[Saved entries]
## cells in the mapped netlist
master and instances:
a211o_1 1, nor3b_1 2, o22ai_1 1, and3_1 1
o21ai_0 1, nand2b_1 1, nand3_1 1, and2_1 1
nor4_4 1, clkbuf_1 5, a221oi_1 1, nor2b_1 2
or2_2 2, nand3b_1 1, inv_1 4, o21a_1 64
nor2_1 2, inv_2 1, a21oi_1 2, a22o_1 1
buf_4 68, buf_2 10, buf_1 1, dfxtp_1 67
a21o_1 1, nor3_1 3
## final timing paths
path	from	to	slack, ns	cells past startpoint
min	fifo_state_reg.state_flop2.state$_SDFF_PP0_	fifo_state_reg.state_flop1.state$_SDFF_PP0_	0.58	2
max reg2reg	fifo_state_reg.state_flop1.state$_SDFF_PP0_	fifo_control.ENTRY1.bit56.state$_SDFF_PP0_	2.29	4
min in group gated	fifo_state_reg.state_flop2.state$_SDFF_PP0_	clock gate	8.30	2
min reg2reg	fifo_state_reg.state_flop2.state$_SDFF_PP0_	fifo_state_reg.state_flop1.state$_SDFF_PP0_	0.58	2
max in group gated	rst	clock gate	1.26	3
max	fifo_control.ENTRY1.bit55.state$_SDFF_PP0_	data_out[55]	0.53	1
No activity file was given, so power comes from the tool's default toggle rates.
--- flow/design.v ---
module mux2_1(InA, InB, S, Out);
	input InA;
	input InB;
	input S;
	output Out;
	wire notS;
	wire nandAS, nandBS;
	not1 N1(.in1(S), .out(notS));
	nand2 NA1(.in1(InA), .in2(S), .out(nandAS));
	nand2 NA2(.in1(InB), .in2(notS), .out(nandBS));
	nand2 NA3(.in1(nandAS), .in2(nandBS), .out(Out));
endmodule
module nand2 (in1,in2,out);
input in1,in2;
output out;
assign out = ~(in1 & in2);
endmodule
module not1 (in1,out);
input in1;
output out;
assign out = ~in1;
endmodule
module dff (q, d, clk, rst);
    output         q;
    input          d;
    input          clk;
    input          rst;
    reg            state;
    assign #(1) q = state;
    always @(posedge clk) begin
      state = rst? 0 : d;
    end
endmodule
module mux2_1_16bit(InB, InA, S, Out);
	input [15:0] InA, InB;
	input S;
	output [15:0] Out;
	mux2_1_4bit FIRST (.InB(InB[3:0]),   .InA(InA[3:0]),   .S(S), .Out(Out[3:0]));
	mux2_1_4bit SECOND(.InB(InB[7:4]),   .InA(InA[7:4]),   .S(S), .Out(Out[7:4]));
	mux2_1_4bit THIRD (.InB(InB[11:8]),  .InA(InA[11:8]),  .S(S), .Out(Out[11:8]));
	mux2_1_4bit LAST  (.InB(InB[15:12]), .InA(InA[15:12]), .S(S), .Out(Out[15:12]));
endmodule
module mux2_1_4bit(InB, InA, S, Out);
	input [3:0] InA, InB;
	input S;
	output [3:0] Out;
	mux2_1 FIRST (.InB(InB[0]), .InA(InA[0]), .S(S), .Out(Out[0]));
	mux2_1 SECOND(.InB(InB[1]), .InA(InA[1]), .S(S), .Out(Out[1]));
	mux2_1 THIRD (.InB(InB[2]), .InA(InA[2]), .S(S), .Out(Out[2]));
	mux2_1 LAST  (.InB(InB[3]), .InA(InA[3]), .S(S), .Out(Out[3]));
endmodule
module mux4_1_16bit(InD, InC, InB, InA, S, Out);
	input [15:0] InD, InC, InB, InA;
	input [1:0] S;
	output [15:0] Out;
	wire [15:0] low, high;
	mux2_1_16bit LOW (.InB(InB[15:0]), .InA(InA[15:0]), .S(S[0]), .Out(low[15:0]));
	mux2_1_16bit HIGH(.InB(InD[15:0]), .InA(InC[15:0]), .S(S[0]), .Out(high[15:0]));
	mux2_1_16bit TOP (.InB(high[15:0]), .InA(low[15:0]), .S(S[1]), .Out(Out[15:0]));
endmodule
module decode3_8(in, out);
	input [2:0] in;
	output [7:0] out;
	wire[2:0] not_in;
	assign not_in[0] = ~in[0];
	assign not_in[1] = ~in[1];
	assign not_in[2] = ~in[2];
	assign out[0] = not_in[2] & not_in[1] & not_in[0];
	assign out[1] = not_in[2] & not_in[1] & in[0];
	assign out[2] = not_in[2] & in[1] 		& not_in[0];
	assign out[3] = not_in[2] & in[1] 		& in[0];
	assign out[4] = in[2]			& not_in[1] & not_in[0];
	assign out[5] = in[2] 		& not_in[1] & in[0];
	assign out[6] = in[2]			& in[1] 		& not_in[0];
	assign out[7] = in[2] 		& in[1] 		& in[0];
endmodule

* TASK DESCRIPTION: Transcribe the data above exactly as it reads.

* SOLUTION FOR THIS EXERCISE:
## cells in the mapped netlist
master and instances:
a211o_1 1, nor3b_1 2, o22ai_1 1, and3_1 1
o21ai_0 1, nand2b_1 1, nand3_1 1, and2_1 1
nor4_4 1, clkbuf_1 5, a221oi_1 1, nor2b_1 2
or2_2 2, nand3b_1 1, inv_1 4, o21a_1 64
nor2_1 2, inv_2 1, a21oi_1 2, a22o_1 1
buf_4 68, buf_2 10, buf_1 1, dfxtp_1 67
a21o_1 1, nor3_1 3
## final timing paths
path	from	to	slack, ns	cells past startpoint
min	fifo_state_reg.state_flop2.state$_SDFF_PP0_	fifo_state_reg.state_flop1.state$_SDFF_PP0_	0.58	2
max reg2reg	fifo_state_reg.state_flop1.state$_SDFF_PP0_	fifo_control.ENTRY1.bit56.state$_SDFF_PP0_	2.29	4
min in group gated	fifo_state_reg.state_flop2.state$_SDFF_PP0_	clock gate	8.30	2
min reg2reg	fifo_state_reg.state_flop2.state$_SDFF_PP0_	fifo_state_reg.state_flop1.state$_SDFF_PP0_	0.58	2
max in group gated	rst	clock gate	1.26	3
max	fifo_control.ENTRY1.bit55.state$_SDFF_PP0_	data_out[55]	0.53	1
No activity file was given, so power comes from the tool's default toggle rates.
--- flow/design.v ---
module mux2_1(InA, InB, S, Out);
	input InA;
	input InB;
	input S;
	output Out;
	wire notS;
	wire nandAS, nandBS;
	not1 N1(.in1(S), .out(notS));
	nand2 NA1(.in1(InA), .in2(S), .out(nandAS));
	nand2 NA2(.in1(InB), .in2(notS), .out(nandBS));
	nand2 NA3(.in1(nandAS), .in2(nandBS), .out(Out));
endmodule
module nand2 (in1,in2,out);
input in1,in2;
output out;
assign out = ~(in1 & in2);
endmodule
module not1 (in1,out);
input in1;
output out;
assign out = ~in1;
endmodule
module dff (q, d, clk, rst);
    output         q;
    input          d;
    input          clk;
    input          rst;
    reg            state;
    assign #(1) q = state;
    always @(posedge clk) begin
      state = rst? 0 : d;
    end
endmodule
module mux2_1_16bit(InB, InA, S, Out);
	input [15:0] InA, InB;
	input S;
	output [15:0] Out;
	mux2_1_4bit FIRST (.InB(InB[3:0]),   .InA(InA[3:0]),   .S(S), .Out(Out[3:0]));
	mux2_1_4bit SECOND(.InB(InB[7:4]),   .InA(InA[7:4]),   .S(S), .Out(Out[7:4]));
	mux2_1_4bit THIRD (.InB(InB[11:8]),  .InA(InA[11:8]),  .S(S), .Out(Out[11:8]));
	mux2_1_4bit LAST  (.InB(InB[15:12]), .InA(InA[15:12]), .S(S), .Out(Out[15:12]));
endmodule
module mux2_1_4bit(InB, InA, S, Out);
	input [3:0] InA, InB;
	input S;
	output [3:0] Out;
	mux2_1 FIRST (.InB(InB[0]), .InA(InA[0]), .S(S), .Out(Out[0]));
	mux2_1 SECOND(.InB(InB[1]), .InA(InA[1]), .S(S), .Out(Out[1]));
	mux2_1 THIRD (.InB(InB[2]), .InA(InA[2]), .S(S), .Out(Out[2]));
	mux2_1 LAST  (.InB(InB[3]), .InA(InA[3]), .S(S), .Out(Out[3]));
endmodule
module mux4_1_16bit(InD, InC, InB, InA, S, Out);
	input [15:0] InD, InC, InB, InA;
	input [1:0] S;
	output [15:0] Out;
	wire [15:0] low, high;
	mux2_1_16bit LOW (.InB(InB[15:0]), .InA(InA[15:0]), .S(S[0]), .Out(low[15:0]));
	mux2_1_16bit HIGH(.InB(InD[15:0]), .InA(InC[15:0]), .S(S[0]), .Out(high[15:0]));
	mux2_1_16bit TOP (.InB(high[15:0]), .InA(low[15:0]), .S(S[1]), .Out(Out[15:0]));
endmodule
module decode3_8(in, out);
	input [2:0] in;
	output [7:0] out;
	wire[2:0] not_in;
	assign not_in[0] = ~in[0];
	assign not_in[1] = ~in[1];
	assign not_in[2] = ~in[2];
	assign out[0] = not_in[2] & not_in[1] & not_in[0];
	assign out[1] = not_in[2] & not_in[1] & in[0];
	assign out[2] = not_in[2] & in[1] 		& not_in[0];
	assign out[3] = not_in[2] & in[1] 		& in[0];
	assign out[4] = in[2]			& not_in[1] & not_in[0];
	assign out[5] = in[2] 		& not_in[1] & in[0];
	assign out[6] = in[2]			& in[1] 		& not_in[0];
	assign out[7] = in[2] 		& in[1] 		& in[0];
endmodule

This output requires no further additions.